§ Work to be completed
Type the entries out once more. Match them exactly.
★ ★ ★ ★ ★ ★ ★
**src/rtl/if_fetch_unit_if.sv**
```systemverilog
// Fetch-unit bus bundle: instruction-memory port, execute redirect and the
// valid/ready link to decode. The fetch unit uses the master view.
interface if_fetch_unit_if #(
    parameter int QDEPTH = 4
);
    localparam int CW = $clog2(QDEPTH + 1);

    logic [31:0]   mem_addr;
    logic [31:0]   mem_inst;
    logic          redirect_valid;
    logic [31:0]   redirect_pc;
    logic          id_valid;
    logic          id_ready;
    logic [31:0]   id_pc;
    logic [31:0]   id_inst;
    logic [CW-1:0] q_count;

    modport master (
        output mem_addr,
        input  mem_inst,
        input  redirect_valid,
        input  redirect_pc,
        output id_valid,
        input  id_ready,
        output id_pc,
        output id_inst,
        output q_count
    );

    modport slave (
        input  mem_addr,
        output mem_inst,
        output redirect_valid,
        output redirect_pc,
        input  id_valid,
        output id_ready,
        input  id_pc,
        input  id_inst,
        input  q_count
    );
endinterface

```
**src/rtl/if_fetch_unit.sv**
```systemverilog
// Instruction-fetch front end: PC register addressing a combinational
// instruction memory, plus a small FIFO of {pc, inst} pairs feeding decode.
// A redirect empties the FIFO and reloads the PC.
module if_fetch_unit #(
    parameter logic [31:0] RESET_PC = 32'h0000_0000,
    parameter int          QDEPTH   = 4
) (
    input  logic           clk,
    input  logic           rst,
    input  logic           rdy,
    if_fetch_unit_if.master bus
);
    localparam int PW = $clog2(QDEPTH);
    localparam int CW = $clog2(QDEPTH + 1);

    logic [31:0]   pc_reg,     pc_next;
    logic [PW-1:0] wr_ptr_reg, wr_ptr_next;
    logic [PW-1:0] rd_ptr_reg, rd_ptr_next;
    logic [CW-1:0] count_reg,  count_next;

    logic          push;
    logic          pop;
    logic          not_empty;
    logic [63:0]   entry_q [QDEPTH];
    logic [63:0]   head;

    // Redirect pre-empts both queue operations; a full queue never accepts a
    // push even if the head leaves in the same cycle.
    assign not_empty = (count_reg != '0);
    assign push      = rdy && !bus.redirect_valid && (count_reg < CW'(QDEPTH));
    assign pop       = rdy && !bus.redirect_valid && not_empty && bus.id_ready;

    // One storage register per FIFO slot; only the slot under wr_ptr loads.
    // Storage needs no reset: an empty queue masks the head to zero.
    for (genvar gi = 0; gi < QDEPTH; gi++) begin : g_entry
        logic [63:0] entry_reg;

        // Capture {pc, inst} when this slot is the write target.
        always_ff @(posedge clk) begin
            if (push && (wr_ptr_reg == PW'(gi))) begin
                entry_reg <= {pc_reg, bus.mem_inst};
            end
        end

        assign entry_q[gi] = entry_reg;
    end

    assign head = entry_q[rd_ptr_reg];

    // Next-state for PC, pointers and occupancy; rdy=0 holds everything.
    always_comb begin
        pc_next     = pc_reg;
        wr_ptr_next = wr_ptr_reg;
        rd_ptr_next = rd_ptr_reg;
        count_next  = count_reg;
        if (rdy) begin
            if (bus.redirect_valid) begin
                pc_next     = bus.redirect_pc & 32'hFFFF_FFFC;
                wr_ptr_next = '0;
                rd_ptr_next = '0;
                count_next  = '0;
            end else begin
                if (push) begin
                    pc_next     = pc_reg + 32'd4;
                    wr_ptr_next = wr_ptr_reg + PW'(1);
                end
                if (pop) begin
                    rd_ptr_next = rd_ptr_reg + PW'(1);
                end
                if (push && !pop) begin
                    count_next = count_reg + CW'(1);
                end else if (pop && !push) begin
                    count_next = count_reg - CW'(1);
                end
            end
        end
    end

    // State registers with asynchronous active-low reset.
    always_ff @(posedge clk or negedge rst) begin
        if (!rst) begin
            pc_reg     <= RESET_PC;
            wr_ptr_reg <= '0;
            rd_ptr_reg <= '0;
            count_reg  <= '0;
        end else begin
            pc_reg     <= pc_next;
            wr_ptr_reg <= wr_ptr_next;
            rd_ptr_reg <= rd_ptr_next;
            count_reg  <= count_next;
        end
    end

    // Outputs: head is hidden (zero) while the queue is empty.
    always_comb begin
        bus.mem_addr = pc_reg;
        bus.id_valid = not_empty;
        bus.id_pc    = not_empty ? head[63:32] : 32'd0;
        bus.id_inst  = not_empty ? head[31:0]  : 32'd0;
        bus.q_count  = count_reg;
    end
endmodule

```
**src/flat_wrapper.sv**
```systemverilog
// flat-port wrapper written by rule: the top's interface ports become plain ports
module if_fetch_unit_flat 
#(
    parameter logic [31:0] RESET_PC = 32'h0000_0000,
    parameter int          QDEPTH   = 4
)
  (clk, rst, rdy, bus_mem_addr, bus_mem_inst, bus_redirect_valid, bus_redirect_pc, bus_id_valid, bus_id_ready, bus_id_pc, bus_id_inst, bus_q_count);
  if_fetch_unit_if #(.QDEPTH(QDEPTH)) bus_i ();
  input  logic clk;
  input  logic rst;
  input  logic rdy;
  output wire logic [$bits(bus_i.mem_addr)-1:0] bus_mem_addr;
  input wire logic [$bits(bus_i.mem_inst)-1:0] bus_mem_inst;
  input wire logic [$bits(bus_i.redirect_valid)-1:0] bus_redirect_valid;
  input wire logic [$bits(bus_i.redirect_pc)-1:0] bus_redirect_pc;
  output wire logic [$bits(bus_i.id_valid)-1:0] bus_id_valid;
  input wire logic [$bits(bus_i.id_ready)-1:0] bus_id_ready;
  output wire logic [$bits(bus_i.id_pc)-1:0] bus_id_pc;
  output wire logic [$bits(bus_i.id_inst)-1:0] bus_id_inst;
  output wire logic [$bits(bus_i.q_count)-1:0] bus_q_count;
  assign bus_mem_addr = bus_i.mem_addr;
  assign bus_i.mem_inst = bus_mem_inst;
  assign bus_i.redirect_valid = bus_redirect_valid;
  assign bus_i.redirect_pc = bus_redirect_pc;
  assign bus_id_valid = bus_i.id_valid;
  assign bus_i.id_ready = bus_id_ready;
  assign bus_id_pc = bus_i.id_pc;
  assign bus_id_inst = bus_i.id_inst;
  assign bus_q_count = bus_i.q_count;
  if_fetch_unit #(.RESET_PC(RESET_PC), .QDEPTH(QDEPTH)) u_core (.clk(clk), .rst(rst), .rdy(rdy), .bus(bus_i));
endmodule
```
★ ★ ★ ★ ★ ★ ★
§ Task output
**src/rtl/if_fetch_unit_if.sv**
```systemverilog
// Fetch-unit bus bundle: instruction-memory port, execute redirect and the
// valid/ready link to decode. The fetch unit uses the master view.
interface if_fetch_unit_if #(
    parameter int QDEPTH = 4
);
    localparam int CW = $clog2(QDEPTH + 1);

    logic [31:0]   mem_addr;
    logic [31:0]   mem_inst;
    logic          redirect_valid;
    logic [31:0]   redirect_pc;
    logic          id_valid;
    logic          id_ready;
    logic [31:0]   id_pc;
    logic [31:0]   id_inst;
    logic [CW-1:0] q_count;

    modport master (
        output mem_addr,
        input  mem_inst,
        input  redirect_valid,
        input  redirect_pc,
        output id_valid,
        input  id_ready,
        output id_pc,
        output id_inst,
        output q_count
    );

    modport slave (
        input  mem_addr,
        output mem_inst,
        output redirect_valid,
        output redirect_pc,
        input  id_valid,
        output id_ready,
        input  id_pc,
        input  id_inst,
        input  q_count
    );
endinterface

```
**src/rtl/if_fetch_unit.sv**
```systemverilog
// Instruction-fetch front end: PC register addressing a combinational
// instruction memory, plus a small FIFO of {pc, inst} pairs feeding decode.
// A redirect empties the FIFO and reloads the PC.
module if_fetch_unit #(
    parameter logic [31:0] RESET_PC = 32'h0000_0000,
    parameter int          QDEPTH   = 4
) (
    input  logic           clk,
    input  logic           rst,
    input  logic           rdy,
    if_fetch_unit_if.master bus
);
    localparam int PW = $clog2(QDEPTH);
    localparam int CW = $clog2(QDEPTH + 1);

    logic [31:0]   pc_reg,     pc_next;
    logic [PW-1:0] wr_ptr_reg, wr_ptr_next;
    logic [PW-1:0] rd_ptr_reg, rd_ptr_next;
    logic [CW-1:0] count_reg,  count_next;

    logic          push;
    logic          pop;
    logic          not_empty;
    logic [63:0]   entry_q [QDEPTH];
    logic [63:0]   head;

    // Redirect pre-empts both queue operations; a full queue never accepts a
    // push even if the head leaves in the same cycle.
    assign not_empty = (count_reg != '0);
    assign push      = rdy && !bus.redirect_valid && (count_reg < CW'(QDEPTH));
    assign pop       = rdy && !bus.redirect_valid && not_empty && bus.id_ready;

    // One storage register per FIFO slot; only the slot under wr_ptr loads.
    // Storage needs no reset: an empty queue masks the head to zero.
    for (genvar gi = 0; gi < QDEPTH; gi++) begin : g_entry
        logic [63:0] entry_reg;

        // Capture {pc, inst} when this slot is the write target.
        always_ff @(posedge clk) begin
            if (push && (wr_ptr_reg == PW'(gi))) begin
                entry_reg <= {pc_reg, bus.mem_inst};
            end
        end

        assign entry_q[gi] = entry_reg;
    end

    assign head = entry_q[rd_ptr_reg];

    // Next-state for PC, pointers and occupancy; rdy=0 holds everything.
    always_comb begin
        pc_next     = pc_reg;
        wr_ptr_next = wr_ptr_reg;
        rd_ptr_next = rd_ptr_reg;
        count_next  = count_reg;
        if (rdy) begin
            if (bus.redirect_valid) begin
                pc_next     = bus.redirect_pc & 32'hFFFF_FFFC;
                wr_ptr_next = '0;
                rd_ptr_next = '0;
                count_next  = '0;
            end else begin
                if (push) begin
                    pc_next     = pc_reg + 32'd4;
                    wr_ptr_next = wr_ptr_reg + PW'(1);
                end
                if (pop) begin
                    rd_ptr_next = rd_ptr_reg + PW'(1);
                end
                if (push && !pop) begin
                    count_next = count_reg + CW'(1);
                end else if (pop && !push) begin
                    count_next = count_reg - CW'(1);
                end
            end
        end
    end

    // State registers with asynchronous active-low reset.
    always_ff @(posedge clk or negedge rst) begin
        if (!rst) begin
            pc_reg     <= RESET_PC;
            wr_ptr_reg <= '0;
            rd_ptr_reg <= '0;
            count_reg  <= '0;
        end else begin
            pc_reg     <= pc_next;
            wr_ptr_reg <= wr_ptr_next;
            rd_ptr_reg <= rd_ptr_next;
            count_reg  <= count_next;
        end
    end

    // Outputs: head is hidden (zero) while the queue is empty.
    always_comb begin
        bus.mem_addr = pc_reg;
        bus.id_valid = not_empty;
        bus.id_pc    = not_empty ? head[63:32] : 32'd0;
        bus.id_inst  = not_empty ? head[31:0]  : 32'd0;
        bus.q_count  = count_reg;
    end
endmodule

```
**src/flat_wrapper.sv**
```systemverilog
// flat-port wrapper written by rule: the top's interface ports become plain ports
module if_fetch_unit_flat 
#(
    parameter logic [31:0] RESET_PC = 32'h0000_0000,
    parameter int          QDEPTH   = 4
)
  (clk, rst, rdy, bus_mem_addr, bus_mem_inst, bus_redirect_valid, bus_redirect_pc, bus_id_valid, bus_id_ready, bus_id_pc, bus_id_inst, bus_q_count);
  if_fetch_unit_if #(.QDEPTH(QDEPTH)) bus_i ();
  input  logic clk;
  input  logic rst;
  input  logic rdy;
  output wire logic [$bits(bus_i.mem_addr)-1:0] bus_mem_addr;
  input wire logic [$bits(bus_i.mem_inst)-1:0] bus_mem_inst;
  input wire logic [$bits(bus_i.redirect_valid)-1:0] bus_redirect_valid;
  input wire logic [$bits(bus_i.redirect_pc)-1:0] bus_redirect_pc;
  output wire logic [$bits(bus_i.id_valid)-1:0] bus_id_valid;
  input wire logic [$bits(bus_i.id_ready)-1:0] bus_id_ready;
  output wire logic [$bits(bus_i.id_pc)-1:0] bus_id_pc;
  output wire logic [$bits(bus_i.id_inst)-1:0] bus_id_inst;
  output wire logic [$bits(bus_i.q_count)-1:0] bus_q_count;
  assign bus_mem_addr = bus_i.mem_addr;
  assign bus_i.mem_inst = bus_mem_inst;
  assign bus_i.redirect_valid = bus_redirect_valid;
  assign bus_i.redirect_pc = bus_redirect_pc;
  assign bus_id_valid = bus_i.id_valid;
  assign bus_i.id_ready = bus_id_ready;
  assign bus_id_pc = bus_i.id_pc;
  assign bus_id_inst = bus_i.id_inst;
  assign bus_q_count = bus_i.q_count;
  if_fetch_unit #(.RESET_PC(RESET_PC), .QDEPTH(QDEPTH)) u_core (.clk(clk), .rst(rst), .rdy(rdy), .bus(bus_i));
endmodule
```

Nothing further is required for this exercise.